The answer is as complex as Mather, and some new research suggests that he might have been influenced in his perception by knowledge of shamanistic pagan practices in Scandinavia, where the ingestion of the fly agaric mushroom created hallucinogenic trances for religious purposes. It is possible that he thought a similar, pagan custom was being practiced in New England—and in Mather’s time paganism was synonymous with witchcraft. However, the core of Mather’s fear and the fear of other second generation Puritan leaders was that the great hope that the Puritans would establish a New Jerusalem in New England was fading away.  Puritan leader John Winthrop had promised that, if the Puritans dedicated themselves to true Christian charity and obedience to God, that they would become the embodiment of the “City on a Hill” and the light of the world mentioned by Christ in Matthew 5:14. In fact, they would inherit God’s covenant with the Israelites who had, according to Puritan doctrine, failed to fulfill its requirements.

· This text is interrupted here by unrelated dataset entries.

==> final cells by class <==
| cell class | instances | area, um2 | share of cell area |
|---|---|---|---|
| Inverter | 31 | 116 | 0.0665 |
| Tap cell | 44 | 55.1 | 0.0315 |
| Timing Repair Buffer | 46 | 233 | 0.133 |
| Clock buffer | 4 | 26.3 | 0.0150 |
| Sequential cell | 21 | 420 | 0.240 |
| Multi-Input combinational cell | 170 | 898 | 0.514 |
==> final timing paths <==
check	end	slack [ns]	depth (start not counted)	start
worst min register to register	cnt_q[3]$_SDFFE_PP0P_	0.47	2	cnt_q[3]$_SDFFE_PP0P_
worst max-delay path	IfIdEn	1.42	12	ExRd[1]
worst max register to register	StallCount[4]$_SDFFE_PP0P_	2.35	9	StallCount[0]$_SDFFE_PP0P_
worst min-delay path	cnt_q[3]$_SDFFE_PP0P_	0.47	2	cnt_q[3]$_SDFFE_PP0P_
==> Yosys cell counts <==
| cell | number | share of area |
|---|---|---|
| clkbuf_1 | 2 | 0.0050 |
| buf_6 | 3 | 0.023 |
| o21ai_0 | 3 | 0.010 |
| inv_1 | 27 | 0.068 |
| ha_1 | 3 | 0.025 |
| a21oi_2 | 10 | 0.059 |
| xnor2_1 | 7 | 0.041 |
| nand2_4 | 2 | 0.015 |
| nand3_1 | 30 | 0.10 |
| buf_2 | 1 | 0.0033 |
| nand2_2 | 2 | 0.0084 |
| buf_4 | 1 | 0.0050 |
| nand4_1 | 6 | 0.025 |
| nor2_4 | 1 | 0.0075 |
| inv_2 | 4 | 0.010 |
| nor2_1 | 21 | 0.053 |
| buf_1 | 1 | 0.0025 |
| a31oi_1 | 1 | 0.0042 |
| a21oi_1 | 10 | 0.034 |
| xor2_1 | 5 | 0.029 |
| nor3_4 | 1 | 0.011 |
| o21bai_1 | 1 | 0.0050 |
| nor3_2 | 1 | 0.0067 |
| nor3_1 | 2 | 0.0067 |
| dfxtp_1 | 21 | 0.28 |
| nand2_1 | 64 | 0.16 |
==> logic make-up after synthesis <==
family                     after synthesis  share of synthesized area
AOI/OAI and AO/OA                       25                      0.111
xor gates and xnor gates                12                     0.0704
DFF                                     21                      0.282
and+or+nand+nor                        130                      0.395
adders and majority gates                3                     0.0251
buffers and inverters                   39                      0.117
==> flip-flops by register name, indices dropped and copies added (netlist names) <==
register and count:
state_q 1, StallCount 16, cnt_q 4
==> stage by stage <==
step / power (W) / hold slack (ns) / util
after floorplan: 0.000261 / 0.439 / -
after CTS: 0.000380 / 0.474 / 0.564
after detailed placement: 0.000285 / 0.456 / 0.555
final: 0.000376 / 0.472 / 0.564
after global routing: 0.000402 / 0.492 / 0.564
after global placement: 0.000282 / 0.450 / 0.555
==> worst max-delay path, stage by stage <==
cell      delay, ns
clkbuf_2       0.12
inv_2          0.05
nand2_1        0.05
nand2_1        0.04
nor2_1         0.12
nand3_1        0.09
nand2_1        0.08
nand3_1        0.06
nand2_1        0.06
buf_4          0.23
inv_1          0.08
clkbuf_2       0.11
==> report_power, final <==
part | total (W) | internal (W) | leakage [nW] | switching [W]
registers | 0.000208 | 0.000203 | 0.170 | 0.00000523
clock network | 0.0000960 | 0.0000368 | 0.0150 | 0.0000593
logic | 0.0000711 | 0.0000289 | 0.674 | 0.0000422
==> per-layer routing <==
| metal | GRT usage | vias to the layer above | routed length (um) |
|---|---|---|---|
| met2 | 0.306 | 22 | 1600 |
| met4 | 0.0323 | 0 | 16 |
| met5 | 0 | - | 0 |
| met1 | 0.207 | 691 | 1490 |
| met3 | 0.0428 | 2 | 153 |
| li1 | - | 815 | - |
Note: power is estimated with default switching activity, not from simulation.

But, as is often the case, the second and third generations of Puritans were less concerned—some might say less obsessed—with their spiritual lives. Cotton Mather and Jonathan Edwards were two brilliant and deeply committed theologians who tried to kindle devotion by any means they could—including fear. For Mather, the histrionic behaviors and accusations that led up to the Witch Trials were surely proof that, with just a bit more perseverance, the former “Devil’s Territories” could become the New Jerusalem it was intended to be. But the stakes were high—failure to root out the “knot” of witches would lead to further “infection and infestation” and “threaten[s] no less than a sort of a dissolution upon the world.”

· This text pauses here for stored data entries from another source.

==> src/rtl/ddr3_rd_calib.sv <==
// DDR3 read leveling (SHIFT 0..3 sweep over MPR reads) and aligned 4-beat read-data path.
// Latency: read data valid rd_cmd_i + lag_o + 1 cycles; MPR reads wait for mpr_ack_i.
// Backpressure: MPR req held until ack; read stream is push-only. Option: DDR3_RDCAL_VOTE_EN.
module ddr3_rd_calib
    import ddr3_rdcal_pkg::*;
#(
    parameter int WIDTH  = 16,
    parameter int RDLAT  = 6,
    parameter int MAXDLY = 4,
    parameter int SETTLE = 4,
    localparam int LAGW  = $clog2(RDLAT + MAXDLY + 1)
) (
    input  logic             clk_x1,
    input  logic             reset,
    input  logic             start_i,
    output logic             busy_o,
    output logic             done_o,
    output logic             fail_o,
    output logic [1:0]       shift_o,
    output logic [LAGW-1:0]  lag_o,
    ddr3_rd_calib_if.slave   bus
);
    localparam int CNTN = (RDLAT + MAXDLY + 5 > SETTLE + 1) ? RDLAT + MAXDLY + 5 : SETTLE + 1;
    localparam int CNTW = $clog2(CNTN);
    localparam logic [CNTW-1:0] RDLAT_C  = CNTW'(RDLAT);
    localparam logic [CNTW-1:0] TMO_C    = CNTW'(RDLAT + MAXDLY + 3);
    localparam logic [CNTW-1:0] SETTLE_C = CNTW'(SETTLE - 1);

    state_t            state_q, state_d;
    logic [1:0]        shift_q;
    logic [LAGW-1:0]   lag_q;
    logic [3:0]        pass_q;
    logic [LAGW-1:0]   lags_q [4];
    logic [CNTW-1:0]   cnt_q;
    logic [2:0]        run_q;
    logic [2*WIDTH-1:0] data_q;

    logic [CNTW-1:0]   idx;
    logic              match, timeout, hit, rec_pass, last_read;
    logic [2:0]        run_d;
    logic [LAGW-1:0]   hit_lag;

`ifdef DDR3_RDCAL_VOTE_EN
    logic              rd_idx_q, v_ok_q;
    logic [LAGW-1:0]   v_lag_q;
    assign last_read = rd_idx_q;
`else
    assign last_read = 1'b1;
`endif

    // Beat index, pattern match and run tracking for the current MPR burst.
    always_comb begin
        idx      = (cnt_q == '1) ? cnt_q : cnt_q + 1'b1;
        match    = (bus.iob_q0_i == {WIDTH{MPR_Q0}}) && (bus.iob_q1_i == {WIDTH{MPR_Q1}});
        run_d    = (match && idx >= RDLAT_C) ? run_q + 3'd1 : 3'd0;
        timeout  = idx > TMO_C;
        hit      = (run_d == 3'(BURST_BEATS)) && !timeout;
        hit_lag  = LAGW'(idx - CNTW'(BURST_BEATS - 1));
`ifdef DDR3_RDCAL_VOTE_EN
        rec_pass = hit && rd_idx_q && v_ok_q && (v_lag_q == hit_lag);
`else
        rec_pass = hit;
`endif
    end

    // State register.
    always_ff @(posedge clk_x1) begin
        if (reset) state_q <= ST_IDLE;
        else       state_q <= state_d;
    end

    // Next-state and state-decoded outputs.
    always_comb begin
        state_d       = state_q;
        busy_o        = 1'b1;
        done_o        = 1'b0;
        fail_o        = 1'b0;
        bus.mpr_req_o = 1'b0;
        case (state_q)
            ST_IDLE: begin
                busy_o = 1'b0;
                if (start_i) state_d = ST_SETTLE;
            end
            ST_SETTLE: if (cnt_q == SETTLE_C) state_d = ST_REQ;
            ST_REQ: begin
                bus.mpr_req_o = 1'b1;
                if (bus.mpr_ack_i) state_d = ST_WAIT;
            end
            ST_WAIT: if (hit || timeout) state_d = ST_NEXT;
            ST_NEXT: begin
                if (!last_read)                 state_d = ST_REQ;
                else if (shift_q != SHIFT_MAX)  state_d = ST_SETTLE;
                else if (pass_q != 4'd0)        state_d = ST_DONE;
                else                            state_d = ST_FAIL;
            end
            ST_DONE: begin
                busy_o = 1'b0;
                done_o = 1'b1;
                if (start_i) state_d = ST_SETTLE;
            end
            ST_FAIL: begin
                busy_o = 1'b0;
                fail_o = 1'b1;
                if (start_i) state_d = ST_SETTLE;
            end
            default: state_d = ST_IDLE;
        endcase
    end

    // Sweep datapath: shift, counters, pass mask, per-shift lag and locked result.
    always_ff @(posedge clk_x1) begin
        if (reset) begin
            shift_q <= 2'd0;
            lag_q   <= '0;
            pass_q  <= 4'd0;
            cnt_q   <= '0;
            run_q   <= 3'd0;
            for (int i = 0; i < 4; i++) lags_q[i] <= '0;
`ifdef DDR3_RDCAL_VOTE_EN
            rd_idx_q <= 1'b0;
            v_ok_q   <= 1'b0;
            v_lag_q  <= '0;
`endif
        end else begin
            case (state_q)
                ST_IDLE, ST_DONE, ST_FAIL: begin
                    if (start_i) begin
                        shift_q <= 2'd0;
                        lag_q   <= '0;
                        pass_q  <= 4'd0;
                        cnt_q   <= '0;
`ifdef DDR3_RDCAL_VOTE_EN
                        rd_idx_q <= 1'b0;
`endif
                    end
                end
                ST_SETTLE: cnt_q <= cnt_q + 1'b1;
                ST_REQ: begin
                    if (bus.mpr_ack_i) begin
                        cnt_q <= '0;
                        run_q <= 3'd0;
                    end
                end
                ST_WAIT: begin
                    cnt_q <= idx;
                    run_q <= run_d;
                    if (rec_pass) begin
                        pass_q[shift_q] <= 1'b1;
                        lags_q[shift_q] <= hit_lag;
                    end
`ifdef DDR3_RDCAL_VOTE_EN
                    // First read of a shift only arms the vote.
                    if (!rd_idx_q && (hit || timeout)) begin
                        v_ok_q  <= hit;
                        v_lag_q <= hit_lag;
                    end
`endif
                end
                ST_NEXT: begin
                    cnt_q <= '0;
`ifdef DDR3_RDCAL_VOTE_EN
                    rd_idx_q <= ~rd_idx_q;
`endif
                    if (last_read) begin
                        if (shift_q != SHIFT_MAX) begin
                            shift_q <= shift_q + 2'd1;
                        end else if (pass_q != 4'd0) begin
                            shift_q <= lowest_pass(pass_q);
                            lag_q   <= lags_q[lowest_pass(pass_q)];
                        end else begin
                            shift_q <= 2'd0;
                            lag_q   <= '0;
                        end
                    end
                end
                default: ;
            endcase
        end
    end

    // Capture both half-beats every cycle; valid marks which ones matter.
    always_ff @(posedge clk_x1) begin
        if (reset) data_q <= '0;
        else       data_q <= {bus.iob_q1_i, bus.iob_q0_i};
    end

    assign shift_o       = shift_q;
    assign lag_o         = lag_q;
    assign bus.rd_data_o = data_q;

    ddr3_rdcal_dly #(
        .DEPTH (RDLAT + MAXDLY + 4),
        .LAGW  (LAGW)
    ) u_dly (
        .clk_x1 (clk_x1),
        .reset  (reset),
        .cmd    (bus.rd_cmd_i),
        .en     (done_o),
        .lag    (lag_q),
        .valid  (bus.rd_valid_o),
        .last   (bus.rd_last_o)
    );
endmodule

Almost three hundred years later, Rachel Carson published “Silent Spring” in 1962, one of the earliest books to signal a warning that human beings were affecting important ecosystems by the widespread use of an insecticide—DDT. Because of its efficacy in eradicating “infestations”—killing mosquitos and other “undesirable” insects, DDT began to be used on a wide scale—planes dispersed it over farms and crops, trucks rumbled through suburbs with dust clouds (DDT is technically a solid) billowing out behind them. But DDT didn’t just kill mosquitos. It also poisoned birds and entire ecosystems. Rachel Carson was a Fish and Wildlife Service employee. Many owners of bird sanctuaries and The National Audubon Society were vehemently opposed to the indiscriminate spraying of DDT. Carson also did meticulous research, checking the findings of several scientists and even incorporating new medical evidence that pesticides were finding their way into the food chain and causing cancer. Although the book is not confined to the effects of pesticides on birds, the work’s title was inspired by lines from John Keats’s poem “La Belle Dame sans Merci” a poem set in a place where “The sedge is wither’d from the lake, And no birds sing.”

In his 2007 book, The gentle subversive : Rachel Carson, Silent spring, and the rise of the environmental movement, Mark Harmon Lyttle categorizes the opening passage of Silent Spring, “A Fable for Tomorrow,” as intended to provide a gentle introduction to a serious topic. This is the part of Silent Spring that you will read—remember that it is only a very small part of the book.

The chemical companies viewed Carson and her book as anything but a gentle warning. She was viciously derided by Monsanto and other chemical and pesticide companies. American Cyanamid biochemist Robert White-Stevens and former Cyanamid chemist Thomas Jukes among the most aggressive critics, especially of Carson’s analysis of DDT. According to White-Stevens, “If man were to follow the teachings of Miss Carson, we would return to the Dark Ages, and the insects and diseases and vermin would once again inherit the earth.”

There is an important lesson here—in the story of Silent Spring and DDT, but also Mather—in unintended consequences. The scientists who developed DDT didn’t create it to harm mammals or the environment. They created it to kill insects and mosquitos that destroyed crops and carried disease. But when the disastrous side effects were documented and revealed, they wouldn’t or couldn’t accept them.

You might say that sometimes not only do the “means” NOT justify the “ends,” they often don’t even accomplish the ends.